The OFT says that it found that payday lenders are not competing with each other for this large source of revenue, because by this time they have a captive market.
Clive Maxwell, OFT Chief Executive, says: “We have found fundamental problems with the way the payday market works and widespread breaches of the law and regulations, causing misery and hardship for many borrowers. Payday lenders are earning up to half their revenue not from one-off loans, but from rolled over or re-financed deals where unexpected costs can rapidly mount up.
“We are proposing to refer this market to the Competition Commission, which has wider powers to get to heart of the problems in this market and to identify and impose lasting solutions that protect consumers. Irresponsible lending is not confined to a few rogue payday lenders – it is a problem across the sector. If we do not see rapid, significant improvements by the 50 lenders we inspected they risk their licences being removed. Payday lending is a top enforcement priority for the OFT.”
The move has been welcomed by Which? executive director Richard Lloyd but he wants action taken to help people who may be getting themselves into trouble today. He says: “We’re pleased the Government and regulators are planning tough action to crack down on irresponsible lending, especially on high-cost lenders that exploit consumers struggling to get by in tough economic times.
“Which? research has repeatedly found poor affordability checks and excessive charges that push consumers into a vicious cycle of debt. So a referral of the payday market to the Competition Commission to consider its future is a good move, but there must also be no delay in taking immediate action to protect people in difficulty today.
“We want all the regulators involved to immediately crack down on payday lenders who flout the rules and use their new powers to take strong, proactive action to clean up the whole of the consumer credit market.”
Michael Ossei, personal finance expert at uSwitch.com says that based on what it found, the OFT had little choice but to act. He adds: “The OFT had little choice but to read payday lenders the riot act. Today’s recommendations show that the OFT and the Government mean business. Clamping down on irresponsible lending and doing more to protect vulnerable consumers lie at the heart of today’s recommendations.”

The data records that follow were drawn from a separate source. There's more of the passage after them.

$ cat config.mk
export PLATFORM = sky130hd
export DESIGN_NAME = spi_slave_ctrl_flat
export DESIGN_NICKNAME = d
export VERILOG_FILES = /design/src/rtl/spi_ctrl_pkg.sv /design/src/rtl/spi_slave_ctrl_if.sv /design/src/rtl/spi_tx_shifter.sv /design/src/rtl/spi_slave_ctrl.sv /design/src/flat_wrapper.sv
export SDC_FILE = /design/constraint.sdc
export NUM_CORES = 1
export LEC_CHECK = 0
export BUFFER_PORTS_ARGS = -buffer_cell sky130_fd_sc_hd__buf_2
export CORE_MARGIN = 5
export CORE_UTILIZATION = 45
export CTS_CLUSTER_SIZE = 8
export DETAILED_ROUTE_END_ITERATION = 7
export GPL_TIMING_DRIVEN = 0
export HOLD_SLACK_MARGIN = 0.12
export SYNTH_ARGS = -nofsm -noshare
export SYNTH_HDL_FRONTEND = slang
export SYNTH_SLANG_ARGS = --single-unit
$ cat constraint.sdc
create_clock -name clk -period 1.8 [get_ports clk]
set_input_delay 0.54 -clock clk [delete_from_list [all_inputs] [get_ports clk]]
set_output_delay 0.54 -clock clk [all_outputs]
set_load 0.02 [all_outputs]
File: src/rtl/sr_load_scheduler.sv
// Round-robin loader for a static and a dynamic serial shift-register chain:
// grant in IDLE, then SETUP, SHIFT (MSB first), LATCH and GAP.
module sr_load_scheduler #(
    parameter int SIZESRSTAT = 88,
    parameter int SIZESRDYN  = 16,
    parameter int N_SETUP    = 8,
    parameter int N_GAP      = 8
) (
    input  logic                  CLK,
    input  logic                  RST,
    input  logic                  stat_req,
    input  logic [SIZESRSTAT-1:0] stat_data,
    input  logic                  dyn_req,
    input  logic [SIZESRDYN-1:0]  dyn_data,
    output logic                  stat_ack,
    output logic                  dyn_ack,
    output logic                  sel_stat,
    output logic                  sel_dyn,
    output logic                  sen,
    output logic                  sdata,
    output logic                  latch,
    output logic                  done,
    output logic                  busy
);
    localparam int MAX_A = (SIZESRSTAT > N_SETUP) ? SIZESRSTAT : N_SETUP;
    localparam int MAX_V = (MAX_A > N_GAP) ? MAX_A : N_GAP;
    localparam int CW    = $clog2(MAX_V + 1);

    typedef enum logic [2:0] {
        ST_IDLE  = 3'd0,
        ST_SETUP = 3'd1,
        ST_SHIFT = 3'd2,
        ST_LATCH = 3'd3,
        ST_GAP   = 3'd4
    } state_t;

    state_t                state_r;
    logic [CW-1:0]         cnt_r;
    logic [SIZESRSTAT-1:0] sr_r;
    logic                  tgt_stat_r;
    logic                  last_grant_dyn_r;
    logic                  grant_stat_s;
    logic                  grant_dyn_s;
    logic                  arb_en_s;
    logic                  msb_s;
    logic [CW-1:0]         len_m1_s;

    // Round-robin pick: with both pending, the type not granted last wins
    always_comb begin
        grant_stat_s = 1'b0;
        grant_dyn_s  = 1'b0;
        if (stat_req && (!dyn_req || last_grant_dyn_r)) begin
            grant_stat_s = 1'b1;
        end else if (dyn_req) begin
            grant_dyn_s = 1'b1;
        end else begin
            grant_stat_s = 1'b0;
            grant_dyn_s  = 1'b0;
        end
    end

    // Arbitration window, shift length and serial tap for the current target
    always_comb begin
        arb_en_s = 1'b0;
        if ((state_r == ST_IDLE) && !stat_ack && !dyn_ack) begin
            arb_en_s = 1'b1;
        end else if ((state_r == ST_GAP) && (cnt_r == CW'(N_GAP - 1))) begin
            arb_en_s = 1'b1;
        end else begin
            arb_en_s = 1'b0;
        end
        if (tgt_stat_r) begin
            len_m1_s = CW'(SIZESRSTAT - 1);
            msb_s    = sr_r[SIZESRSTAT-1];
        end else begin
            len_m1_s = CW'(SIZESRDYN - 1);
            msb_s    = sr_r[SIZESRDYN-1];
        end
    end

    // Sequencer: state, counter, shift register and every registered output
    always_ff @(posedge CLK or posedge RST) begin
        if (RST) begin
            state_r          <= ST_IDLE;
            cnt_r            <= {CW{1'b0}};
            sr_r             <= {SIZESRSTAT{1'b0}};
            tgt_stat_r       <= 1'b0;
            last_grant_dyn_r <= 1'b0;
            stat_ack         <= 1'b0;
            dyn_ack          <= 1'b0;
            sel_stat         <= 1'b0;
            sel_dyn          <= 1'b0;
            sen              <= 1'b0;
            sdata            <= 1'b0;
            latch            <= 1'b0;
            done             <= 1'b0;
            busy             <= 1'b0;
        end else begin
            stat_ack <= 1'b0;
            dyn_ack  <= 1'b0;
            latch    <= 1'b0;
            done     <= 1'b0;
            case (state_r)
                ST_IDLE: begin
                    if (stat_ack || dyn_ack) begin
                        sr_r     <= stat_ack ? stat_data : SIZESRSTAT'(dyn_data);
                        sel_stat <= tgt_stat_r;
                        sel_dyn  <= ~tgt_stat_r;
                        busy     <= 1'b1;
                        cnt_r    <= {CW{1'b0}};
                        state_r  <= ST_SETUP;
                    end
                end
                ST_SETUP: begin
                    if (cnt_r == CW'(N_SETUP - 1)) begin
                        cnt_r   <= {CW{1'b0}};
                        sen     <= 1'b1;
                        sdata   <= msb_s;
                        sr_r    <= {sr_r[SIZESRSTAT-2:0], 1'b0};
                        state_r <= ST_SHIFT;
                    end else begin
                        cnt_r <= cnt_r + CW'(1);
                    end
                end
                ST_SHIFT: begin
                    if (cnt_r == len_m1_s) begin
                        cnt_r   <= {CW{1'b0}};
                        sen     <= 1'b0;
                        sdata   <= 1'b0;
                        latch   <= 1'b1;
                        state_r <= ST_LATCH;
                    end else begin
                        cnt_r <= cnt_r + CW'(1);
                        sdata <= msb_s;
                        sr_r  <= {sr_r[SIZESRSTAT-2:0], 1'b0};
                    end
                end
                ST_LATCH: begin
                    sel_stat <= 1'b0;
                    sel_dyn  <= 1'b0;
                    done     <= 1'b1;
                    cnt_r    <= {CW{1'b0}};
                    state_r  <= ST_GAP;
                end
                ST_GAP: begin
                    if (cnt_r == CW'(N_GAP - 1)) begin
                        cnt_r   <= {CW{1'b0}};
                        busy    <= 1'b0;
                        state_r <= ST_IDLE;
                    end else begin
                        cnt_r <= cnt_r + CW'(1);
                    end
                end
                default: begin
                    cnt_r    <= {CW{1'b0}};
                    sel_stat <= 1'b0;
                    sel_dyn  <= 1'b0;
                    sen      <= 1'b0;
                    sdata    <= 1'b0;
                    busy     <= 1'b0;
                    state_r  <= ST_IDLE;
                end
            endcase
            // A new grant is issued only from IDLE or as the last GAP cycle ends
            if (arb_en_s) begin
                stat_ack <= grant_stat_s;
                dyn_ack  <= grant_dyn_s;
                if (grant_stat_s || grant_dyn_s) begin
                    tgt_stat_r       <= grant_stat_s;
                    last_grant_dyn_r <= grant_dyn_s;
                end
            end
        end
    end
endmodule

“While payday loans should only ever be used as a last resort, the temptation often proves too much for people in need of cash quickly. For too long payday loan companies have taken advantage of this and have focused their marketing activity on capturing a vulnerable audience – whether through adverts on daytime TV or, more recently, direct text messaging. It’s great that the Government is finally reacting to this, but for many consumers the action comes all too late.”
The OFT is advising consumers to think carefully before taking out a payday loan and to be aware of their rights and where to go if they have a problem.
It adds that consumers struggling to repay debts can contact Citizens Advice for free, impartial advice on: 08454 040506 or at www.adviceguide.org.uk. Individual consumers with complaints should approach their lender in the first instance. If they are unhappy with the response, they can take their complaint to the Financial Ombudsman Service on: 0800 023 4567 or at www.financialombudsmanservice.org.uk.